**Exercise brief**
Print, exactly as they appear in the listing below, the lines from the line with "342 | 342 |" to the line with "track usage, %", with both end lines kept.

**Data for this exercise**
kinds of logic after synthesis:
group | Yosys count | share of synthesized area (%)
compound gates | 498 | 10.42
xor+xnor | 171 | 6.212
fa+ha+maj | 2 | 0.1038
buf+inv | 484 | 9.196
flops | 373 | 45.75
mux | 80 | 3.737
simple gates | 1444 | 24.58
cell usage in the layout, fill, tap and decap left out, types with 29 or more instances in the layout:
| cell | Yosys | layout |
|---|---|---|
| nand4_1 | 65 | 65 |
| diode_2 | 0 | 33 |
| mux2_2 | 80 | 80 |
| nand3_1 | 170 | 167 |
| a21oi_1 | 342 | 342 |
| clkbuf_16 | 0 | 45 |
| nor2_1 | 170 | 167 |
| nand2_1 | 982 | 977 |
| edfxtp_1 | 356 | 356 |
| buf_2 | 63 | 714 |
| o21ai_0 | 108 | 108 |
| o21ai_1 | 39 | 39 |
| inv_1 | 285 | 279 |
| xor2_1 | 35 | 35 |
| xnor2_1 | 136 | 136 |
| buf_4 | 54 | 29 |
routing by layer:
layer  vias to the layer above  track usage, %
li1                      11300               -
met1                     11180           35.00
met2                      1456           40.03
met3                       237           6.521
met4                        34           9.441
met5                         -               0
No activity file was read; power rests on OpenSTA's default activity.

**Answer area**
| a21oi_1 | 342 | 342 |
| clkbuf_16 | 0 | 45 |
| nor2_1 | 170 | 167 |
| nand2_1 | 982 | 977 |
| edfxtp_1 | 356 | 356 |
| buf_2 | 63 | 714 |
| o21ai_0 | 108 | 108 |
| o21ai_1 | 39 | 39 |
| inv_1 | 285 | 279 |
| xor2_1 | 35 | 35 |
| xnor2_1 | 136 | 136 |
| buf_4 | 54 | 29 |
routing by layer:
layer  vias to the layer above  track usage, %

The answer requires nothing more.